So the question to be answered is why, in a field such as the earth's, the time-time component of the metric $g_{tt}=1-2M/r$, expressed in Schwarzschild coordinates, has the factor of 2 in it. Because the 2 is present even in the weak-field case, we can appeal to the weak-field case to explain it. In the weak-field case, the Schwarzschild $r$ coordinate just means what we naively expect it to mean.

In any static gravitational field, the metric can be written in a form where $g_{tt}=e^{2\Phi}$, where $\Phi$ is the gravitational potential. The interpretation is that for a clock at rest (relative to the preferred frame of the static field), the proper time $s$ can be found from $ds^2=e^{2\Phi} dt^2$. (This is with the +--- metric.) This simply means that there is a gravitational time dilation factor of $e^\Phi$. This time dilation factor can be found from standard arguments about elevators and the equivalence principle. The factor of 2 is present because the metric relates the squares of coordinate changes to the square of the change in proper time.

For the weak-field limit of the Schwarzschild case, we have $\Phi=-M/r$, so $g_{tt}=e^{2\Phi}=1-2M/r+\ldots$, where ... represents higher-order terms that are negligible in the weak-field case. This explains why the 2 is present in the weak-field case.
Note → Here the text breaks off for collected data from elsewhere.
## src/rtl/traffic_pkg.sv

```systemverilog
// traffic_pkg: light encoding shared between the traffic light controller
// and the traffic sensor model.
//   light_t       2-bit light code
//   LIGHT_GREEN   2'b00
//   LIGHT_YELLOW  2'b01
//   LIGHT_RED     2'b10 (2'b11 is also treated as red)
package traffic_pkg;

  typedef logic [1:0] light_t;

  localparam light_t LIGHT_GREEN  = 2'b00;
  localparam light_t LIGHT_YELLOW = 2'b01;
  localparam light_t LIGHT_RED    = 2'b10;

endpackage

```

## src/rtl/traffic_sensor_if.sv

```systemverilog
// traffic_sensor_if: street-side bundle between the light controller /
// vehicle source and the traffic sensor.
//   master: drives car_a, car_b, SA, SB; observes TA, TB, counts and flags
//   slave : the sensor; consumes arrivals and lights, reports queue state
interface traffic_sensor_if #(
  parameter int unsigned QUEUE_W = 4
);
  import traffic_pkg::*;

  logic               car_a;
  logic               car_b;
  light_t             SA;
  light_t             SB;
  logic               TA;
  logic               TB;
  logic [QUEUE_W-1:0] count_a;
  logic [QUEUE_W-1:0] count_b;
  logic               overflow_a;
  logic               overflow_b;
  logic               conflict;

  modport master (
    output car_a, car_b, SA, SB,
    input  TA, TB, count_a, count_b, overflow_a, overflow_b, conflict
  );

  modport slave (
    input  car_a, car_b, SA, SB,
    output TA, TB, count_a, count_b, overflow_a, overflow_b, conflict
  );

endinterface

```

## src/rtl/lane_queue.sv

```systemverilog
// lane_queue: one street's car queue.
//   clk, reset : clock, async active-high reset
//   car        : one-cycle arrival pulse (held high = one car per cycle)
//   light      : this street's light
//   present    : queue non-empty (combinational from the registered count)
//   count      : cars queued
//   overflow   : sticky, an arrival was dropped at full capacity
module lane_queue
  import traffic_pkg::*;
#(
  parameter int unsigned QUEUE_W       = 4,
  parameter int unsigned DEPART_CYCLES = 2
) (
  input  logic               clk,
  input  logic               reset,
  input  logic               car,
  input  light_t             light,
  output logic               present,
  output logic [QUEUE_W-1:0] count,
  output logic               overflow
);

  localparam int unsigned        TIMER_W    = 8;
  localparam logic [QUEUE_W-1:0] COUNT_MAX  = '1;
  localparam logic [TIMER_W-1:0] TIMER_LAST = TIMER_W'(DEPART_CYCLES - 1);

  logic [TIMER_W-1:0] r_timer;
  logic [QUEUE_W-1:0] r_count;
  logic               r_overflow;
  logic               w_draining;
  logic               w_depart;

  // Draining needs green and a car waiting, so an empty queue never departs.
  assign w_draining = (light == LIGHT_GREEN) && (r_count != '0);
  assign w_depart   = w_draining && (r_timer == TIMER_LAST);

  // Departure timer, queue count and sticky overflow.
  always_ff @(posedge clk or posedge reset) begin
    if (reset) begin
      r_timer    <= '0;
      r_count    <= '0;
      r_overflow <= 1'b0;
    end else begin
      // Leaving green or emptying discards partial progress.
      if (!w_draining || w_depart) r_timer <= '0;
      else                         r_timer <= r_timer + TIMER_W'(1);

      // Arrival and departure together cancel, even at full capacity.
      case ({car, w_depart})
        2'b10: begin
          if (r_count == COUNT_MAX) r_overflow <= 1'b1;
          else                      r_count    <= r_count + QUEUE_W'(1);
        end
        2'b01:   r_count <= r_count - QUEUE_W'(1);
        default: r_count <= r_count;
      endcase
    end
  end

  assign present  = (r_count != '0);
  assign count    = r_count;
  assign overflow = r_overflow;

endmodule

```

## src/rtl/traffic_sensor.sv

```systemverilog
// traffic_sensor: two street queues feeding the controller's TA/TB inputs,
// plus a sticky flag for an illegal both-green light condition.
//   clk, reset : clock, async active-high reset
//   bus        : traffic_sensor_if.slave (arrivals, lights in; TA/TB,
//                counts, overflow_a/b, conflict out)
module traffic_sensor
  import traffic_pkg::*;
#(
  parameter int unsigned QUEUE_W       = 4,
  parameter int unsigned DEPART_CYCLES = 2
) (
  input  logic             clk,
  input  logic             reset,
  traffic_sensor_if.slave  bus
);

  logic r_conflict;

  lane_queue #(
    .QUEUE_W       (QUEUE_W),
    .DEPART_CYCLES (DEPART_CYCLES)
  ) u_lane_a (
    .clk      (clk),
    .reset    (reset),
    .car      (bus.car_a),
    .light    (bus.SA),
    .present  (bus.TA),
    .count    (bus.count_a),
    .overflow (bus.overflow_a)
  );

  lane_queue #(
    .QUEUE_W       (QUEUE_W),
    .DEPART_CYCLES (DEPART_CYCLES)
  ) u_lane_b (
    .clk      (clk),
    .reset    (reset),
    .car      (bus.car_b),
    .light    (bus.SB),
    .present  (bus.TB),
    .count    (bus.count_b),
    .overflow (bus.overflow_b)
  );

  // Both-green is only reported; the lanes keep draining independently.
  always_ff @(posedge clk or posedge reset) begin
    if (reset)                                                 r_conflict <= 1'b0;
    else if ((bus.SA == LIGHT_GREEN) && (bus.SB == LIGHT_GREEN)) r_conflict <= 1'b1;
  end

  assign bus.conflict = r_conflict;

endmodule
```

## src/flat_wrapper.sv

```systemverilog
// flat-port wrapper written by rule: the top's interface ports become plain ports
module traffic_sensor_flat import traffic_pkg::*;
#(
  parameter int unsigned QUEUE_W       = 4,
  parameter int unsigned DEPART_CYCLES = 2
)
  (clk, reset, bus_car_a, bus_car_b, bus_SA, bus_SB, bus_TA, bus_TB, bus_count_a, bus_count_b, bus_overflow_a, bus_overflow_b, bus_conflict);
  traffic_sensor_if #(.QUEUE_W(QUEUE_W)) bus_i ();
  input  logic clk;
  input  logic reset;
  input wire logic [$bits(bus_i.car_a)-1:0] bus_car_a;
  input wire logic [$bits(bus_i.car_b)-1:0] bus_car_b;
  input wire logic [$bits(bus_i.SA)-1:0] bus_SA;
  input wire logic [$bits(bus_i.SB)-1:0] bus_SB;
  output wire logic [$bits(bus_i.TA)-1:0] bus_TA;
  output wire logic [$bits(bus_i.TB)-1:0] bus_TB;
  output wire logic [$bits(bus_i.count_a)-1:0] bus_count_a;
  output wire logic [$bits(bus_i.count_b)-1:0] bus_count_b;
  output wire logic [$bits(bus_i.overflow_a)-1:0] bus_overflow_a;
  output wire logic [$bits(bus_i.overflow_b)-1:0] bus_overflow_b;
  output wire logic [$bits(bus_i.conflict)-1:0] bus_conflict;
  assign bus_i.car_a = bus_car_a;
  assign bus_i.car_b = bus_car_b;
  assign bus_i.SA = bus_SA;
  assign bus_i.SB = bus_SB;
  assign bus_TA = bus_i.TA;
  assign bus_TB = bus_i.TB;
  assign bus_count_a = bus_i.count_a;
  assign bus_count_b = bus_i.count_b;
  assign bus_overflow_a = bus_i.overflow_a;
  assign bus_overflow_b = bus_i.overflow_b;
  assign bus_conflict = bus_i.conflict;
  traffic_sensor #(.QUEUE_W(QUEUE_W), .DEPART_CYCLES(DEPART_CYCLES)) u_core (.clk(clk), .reset(reset), .bus(bus_i));
endmodule
```

## config.mk

```make
export PLATFORM = sky130hd
export DESIGN_NAME = traffic_sensor_flat
export DESIGN_NICKNAME = d
export VERILOG_FILES = /design/src/rtl/traffic_pkg.sv /design/src/rtl/traffic_sensor_if.sv /design/src/rtl/lane_queue.sv /design/src/rtl/traffic_sensor.sv /design/src/flat_wrapper.sv
export SDC_FILE = /design/constraint.sdc
export NUM_CORES = 1
export LEC_CHECK = 0
export CORE_MARGIN = 1.5
export CORE_UTILIZATION = 50
export DETAILED_ROUTE_END_ITERATION = 8
export PLACE_DENSITY = 0.8
export RECOVER_POWER = 25
export SLEW_MARGIN = 20
export SYNTH_ARGS = -nofsm -noshare
export SYNTH_HDL_FRONTEND = slang
export SYNTH_SLANG_ARGS = --single-unit
```

## constraint.sdc

```tcl
create_clock -name clk -period 7.25 [get_ports clk]
set_clock_uncertainty 0.15 [all_clocks]
set_input_delay 0.725 -clock clk [delete_from_list [all_inputs] [get_ports clk]]
set_output_delay 0.725 -clock clk [all_outputs]
set_load 0.02 [all_outputs]
```

Word level (Yosys, flattened, before mapping)
Index checks and enable logic that the tools add are counted.
{"block": "totals", "in_bits": 8, "reg_bits": 27, "out_inout_bits": 13}
{"block": "classes", "reduce_logical": 19, "n_addsub": 6, "eq_ne": 10, "n_mux": 6}
{"cell": "8-bit by 1-bit adder with 8-bit output, second input constant", "n": 2}
{"cell": "8-bit by 1-bit == test with 1-bit output, second input constant", "n": 2}
{"cell": "8-bit two-way mux", "n": 2}
{"cell": "4-bit case mux with 2 select lines", "n": 2}
{"cell": "4-bit by 1-bit adder with 4-bit output, second input constant", "n": 2}
{"cell": "4-bit == test, second input constant", "n": 2}
{"cell": "4-bit two-way mux", "n": 2}
{"cell": "2-bit AND reduction", "n": 4}
{"cell": "4-bit nonzero test", "n": 2}
{"cell": "4-bit by 1-bit subtractor with 4-bit output, second input constant", "n": 2}
{"cell": "1-bit logical AND", "n": 5}
{"cell": "2-bit by 1-bit == test with 1-bit output, second input constant", "n": 2}
{"cell": "2-bit == test, second input constant", "n": 2}
{"cell": "2-bit logical NOT", "n": 2}
{"cell": "2-bit inequality test, second input constant", "n": 2}
{"cell": "2-bit nonzero test", "n": 2}
{"cell": "1-bit logical NOT", "n": 2}
{"cell": "1-bit logical OR", "n": 2}

Longest topological paths before layout
Gate-level depths: netlist of the first run.
{"block": "logic_depth", "word_depth": 6, "depth_mapped": 11, "mapped_depth_nobuf": 11}

By module
Synthesis of the first run repeated with hierarchy kept, for this count alone.
{"block": "unflattened", "hier_cells": 151, "area_unflattened_um2": 1587.8}
{"mod": "lane_queue (u_core.u_lane_b)", "area_per_inst_um2": 772.0, "cells_per_inst": 74, "seq_area_each_um2": 325.3, "instances": 1}
{"mod": "lane_queue (u_core.u_lane_a)", "area_per_inst_um2": 767.0, "cells_per_inst": 73, "seq_area_each_um2": 325.3, "instances": 1}
{"mod": "traffic_sensor", "area_per_inst_um2": 48.8, "cells_per_inst": 4, "seq_area_each_um2": 25.0, "instances": 1}

Worst setup path before layout of the first run
No wires, ideal clock.
{"block": "synth_timing", "path_kind": "in2reg", "startpoint": "in bus_SB[1]", "endpoint": "reg u_core.u_lane_b.r_count[3] (netlist: u_core.u_lane_b.count[3])", "required_time_ns": 7.020, "setup_slack_ns": 4.401, "arrival_ns": 2.619, "path_stages": 9, "setup_time_ns": 0.080, "path_cell_list": "nor2_1 nand4_4 or2_2 inv_1 ha_1 and3_1 or3_1 mux2i_1 xor2_1"}
{"block": "synth_between", "elab_chain_len": 6}
{"item": "start, declared", "line": "flat_wrapper.sv:14", "text": "input wire logic [$bits(bus_i.SB)-1:0] bus_SB;"}
{"item": "2-bit logical NOT *", "line": "lane_queue.sv:34", "text": "assign w_draining = (light == LIGHT_GREEN) && (r_count != '0);"}
{"item": "1-bit logical AND *", "line": "lane_queue.sv:34"}
{"item": "1-bit logical AND *", "line": "lane_queue.sv:35", "text": "assign w_depart = w_draining && (r_timer == TIMER_LAST);"}
{"item": "2-bit == test or 2-bit by 1-bit == test with 1-bit output (tied branches)", "line": "lane_queue.sv:49", "text": "case ({car, w_depart})"}
{"item": "2-bit inequality test (no line) or 2-bit nonzero test (tied branches)"}
{"item": "2-bit AND reduction (no line)"}
{"item": "end signal, assigned", "line": "lane_queue.sv:52", "text": "else r_count <= r_count + QUEUE_W'(1);"}
{"item": "end signal, assigned", "line": "lane_queue.sv:54", "text": "2'b01: r_count <= r_count - QUEUE_W'(1);"}
{"item": "end signal, assigned", "line": "lane_queue.sv:55", "text": "default: r_count <= r_count;"}
{"item": "end, declared", "line": "lane_queue.sv:28", "text": "logic [QUEUE_W-1:0] r_count;"}
Every way passes the cells marked *; elsewhere a longest branch is shown, timed or not.
A chain may end at the register's enable or synchronous reset.

Worst setup path after layout of the first run
Ends and elaborated chain as after synthesis.

==> qor.log, run 1 <==
[final_layout] Final Instance Count excl. Fillers 197
[global_routing] wire length of the first global-routing pass 5.16 mm
[critical_path] critical path data required time 7.35 ns
[sta] final hold violation count 0
[detailed_routing] per-cell routed wire length 14.6 um
[yosys] largest family of logic cells by synthesized area simple AND/OR/NAND/NOR gates
[clocking] number of CTS-inserted buffers 3
[power_and_ir_drop] power density over cell area 268 nW/um^2
[sta] top achievable clock speed 306 MHz
[detailed_routing] DRT iter0 DRCs 36
[placement] GPL Wtd Cong 0.865
[worst_hold_path] worst hold path type reg2reg
[yosys] Adder-Cell Fraction of Synth Area 9.23%
[clocking] total of hold buffers inserted after clock tree synthesis 0
[yosys] Simple-Gate Fraction of Synth Area 23.1%
[placement] Port-buffer cells 20
[sta] Setup TNS 0 ns
[power_and_ir_drop] internal power component 0.295 mW
[critical_path] length in cells of the worst reg-to-reg path 11
[detailed_routing] number of antenna-violating nets in the routed design 0
[die] starting density of the core 53.7%
[yosys] Cell Area, Synth 1520 sq um
[critical_path] crit start category primary input
[clocking] post-CTS sizing 0
[clocking] number of levels the H-tree was split into 1
[yosys] Warnings, synthesis 0
[final_layout] fraction of layout cells with a size suffix above 1 6.63%
[sta] clock period minus worst slack 3.27 ns
[final_layout] filler instances 247
[critical_path] CP max FO 9
[detailed_routing] remaining routing DRC violations 1
[yosys] net count after synthesis 162
[global_routing] met2 capacity usage during global routing 33.3%
[yosys] post-synth cell types 31
[critical_path] Worst path top cell family by delay simple AND/OR/NAND/NOR gates
[global_routing] global routing met3 resource utilization 2.23%
[power_and_ir_drop] largest vdd supply drop 0.162 mV
[critical_path] crit path buf inv count 2
[outcome] outcome finished, violations left
[final_layout] leading cell type in the layout, fill and taps excluded sky130_fd_sc_hd__dfrtp_1
[global_routing] number of global-route vias before repair 1194
[final_layout] most frequent cells in the layout sky130_fd_sc_hd__dfrtp_1, sky130_fd_sc_hd__clkdlybuf4s50_1, sky130_fd_sc_hd__nor2_1, sky130_fd_sc_hd__xor2_1, sky130_fd_sc_hd__inv_1
[sta] relative slew slack 31.8%
[sta] RSZ-0062 raised after global routing no
[yosys] average footprint of a synthesized cell 10.5 sq um
[job] Max-cap violations 0
[power_and_ir_drop] Net Switching 0.181 mW
[yosys] post-synthesis compound-gate area fraction 5.77%
[clocking] clock latency reported for the late side of the worst-skew pair 0.32 ns
[clocking] clock tree from TritonCTS done
[power_and_ir_drop] part of the total power dissipated in sequential elements 43.9%
[power_and_ir_drop] P_leak 0.847 nW
[clocking] buffer type at the clock tree root sky130_fd_sc_hd__clkbuf_4
[die] horizontal extent of the die 58.1 um
[die] floorplan die area 3380 sq um
[global_routing] met1 track utilization from global routing 26.6%
[critical_path] Levels on crit path 10
[sta] Worst Setup Slack, final 3.98 ns
[detailed_routing] Total Wirelength 2.88 mm
[placement] worst slack at placement 3.72 ns
[final_layout] number of antenna repair diodes 0
[critical_path] critical-path cell with the highest stage delay sky130_fd_sc_hd__clkdlybuf4s50_1
[sta] number of max-slew violations in the final report 0
[detailed_routing] via count 1088
[critical_path] chain of cells forming the critical path clkdlybuf4s50_1 > nor2_1 > nand4_4 > or2_2 > inv_1 > ha_1 > and3_1 > or3_1 > mux2i_1 > xor2_1
[detailed_routing] mean number of vias per cell 5.52
[sta] fraction of the cycle the final worst path needs 45.1%
[final_layout] Area growth syn-to-layout 17.1%
[outcome] violations in the final reports design-rule violations
[worst_hold_path] cell count of the worst hold path 1
[yosys] total of flip-flops plus latches after synthesis 27
[sta] Least-Margin Pin Slew 1.02 ns
[global_routing] busiest metal layer after global routing met2
[sta] Finish-stage setup viols 0
[final_layout] Post-layout nets 185
[die] num ports 21
[global_routing] pin count of the biggest net entering global routing 28
[critical_path] type of the worst setup path in2reg
[placement] number of placed cells counting well taps 193
[clocking] TritonCTS Sinks 27
[global_routing] total gr overflow 0
[critical_path] slowest cell delay on critical path 0.40 ns
[clocking] post-CTS setup-driven buffer insertion count 0
[placement] half-perimeter wire length after detailed placement 2.16 mm
[global_routing] Tot GR Track Use 19.4%
[critical_path] critical path arrival 3.37 ns
[power_and_ir_drop] part of the power in the clock network 14.0%
[power_and_ir_drop] Switching Fraction 38.0%
[yosys] multiplexer share of the synthesized area 3.95%
[die] Vert. Die Dim 58.1 um
[critical_path] Worst setup EP type register
[clocking] buffer levels on the longest clock path 2
[detailed_routing] number of iterations in the first detailed-routing pass 6
[yosys] fraction of synthesized cell area in xor and xnor cells 10.4%
[clocking] clock-pin slew on the worst setup and hold paths 0.15 ns
[die] standard cell core area 2830 sq um
[yosys] count of mapped cells out of synthesis 144
[power_and_ir_drop] Combinational Power Share 42.0%
[global_routing] initial antenna violation count 0
[die] count of standard-cell rows 19
[yosys] sequential-to-total area share from yosys stat 44.5%
state kept, by name, summed over array words and instances (netlist names):
signal / cells
u_core.u_lane_b.overflow: 1
u_core.u_lane_a.count: 4
u_core.u_lane_b.count: 4
u_core.u_lane_a.r_timer: 8
u_core.u_lane_a.overflow: 1
u_core.bus.conflict: 1
u_core.u_lane_b.r_timer: 8
stage by stage:
step / utilization [%] / power, mW / area [sq um] / hold slack (ns)
after floorplan: - / 0.329 / 1520 / 0.324
after global placement: 61.8 / 0.406 / 1750 / 0.313
after detailed placement: 61.8 / 0.412 / 1750 / 0.311
after CTS: 62.8 / 0.482 / 1780 / 0.355
after global routing: 62.8 / 0.510 / 1780 / 0.370
final: 62.8 / 0.476 / 1780 / 0.349
kinds of logic after synthesis:
group                      after synthesis
AOI/OAI and AO/OA                       12
xor gates and xnor gates                18
adders and majority gates               10
buffers and inverters                   12
DFF                                     27
muxes                                    6
and+or+nand+nor                         59
cell usage after synthesis (all sizes together):
cell    number  share of area, %
a22oi        3               1.5
o211ai       3               1.5
a21o         3               1.5
and3         8               3.4
nor4b        2               2.1
xnor2        7               4.0
fa           2               2.6
or3          2              0.82
inv         10               2.5
ha           8               6.6
and2         2              0.82
nand4        7               4.3
nor3         2              0.66
buf          2              0.66
o21ai        1              0.33
nand2        8               2.0
nor2b        1              0.41
o21bai       2              0.99
nand3        6               2.0
nor2        16               4.0
dfrtp       27                44
xor2        11               6.3
mux2i        6               4.0
or3b         1              0.58
or2          2              0.82
or4          2               1.2
power groups by stage:
stage	sequential [mW]	combinational, mW	clock, mW
2_1_floorplan	0.237	0.0918	0
3_3_place_gp	0.212	0.194	0
3_5_place_dp	0.212	0.200	0
4_1_cts	0.209	0.202	0.0713
5_1_grt	0.214	0.219	0.0765
6_report	0.209	0.200	0.0667
final timing paths:
path                                            start                         end  slack, ns
min in group asynchronous                       reset  u_core.u_lane_a.r_timer[2]       0.91
setup reg to reg           u_core.u_lane_a.r_timer[1]    u_core.u_lane_a.count[3]       4.13
hold reg to reg              u_core.u_lane_a.overflow    u_core.u_lane_a.overflow       0.35
setup / recovery                            bus_SB[1]    u_core.u_lane_b.count[3]       3.98
hold / removal               u_core.u_lane_a.overflow    u_core.u_lane_a.overflow       0.35
max in group asynchronous                       reset  u_core.u_lane_b.r_timer[5]       5.42
layer usage:
layer	wire length, um	vias to the layer above
met3	84	0
met1	1360	527
li1	-	539
met2	1440	22
met4	0	0
met5	0	-
area by class of cell:
class	count	area (sq um)	area share, %
repair buffers	20	200	11.3
flip-flops and latches	27	676	38.0
clock inverters	1	7.51	0.422
multi-input cells	105	796	44.8
clock buffers	3	22.5	1.27
well taps	31	38.8	2.18
inverters	10	37.5	2.11
Power figures use the tool's default switching activity.
==> run 2, diff against run 1 <==
Settings changed: CORE_UTILIZATION 50 to 48.
Clock period 7.25 ns to 2.79 ns, I/O delays scaled along.
==> run 2 against run 1 <==
  * The run now ends clean
  * Hold slack lost 0.046 ns
  * Die area is 4.0% higher
  * Via count is 8.0% higher
  * Combinational power rose to 3.0 times the previous value
  * First-iteration DRC count shrank 11%
  * Clock power grew to 2.6 times the previous value
  * Critical path depth grew 1
  * Worst setup slack worse by 3.9 ns
  * Sequential power grew to 2.6 times the previous value
  * Largest power group is now combinational logic
  * Highest routed layer is now met4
The question didn't ask for a complete derivation of the Schwarzschild metric, and it's not necessary to rederive the metric in order to suss out the reason for the 2. An explanation of the 2 in the weak-field case also constitutes an explanation of the 2 in the strong-field case. Given the form of the strong-field case, the 2 has to be there so that the weak-field behavior is recovered at large distances.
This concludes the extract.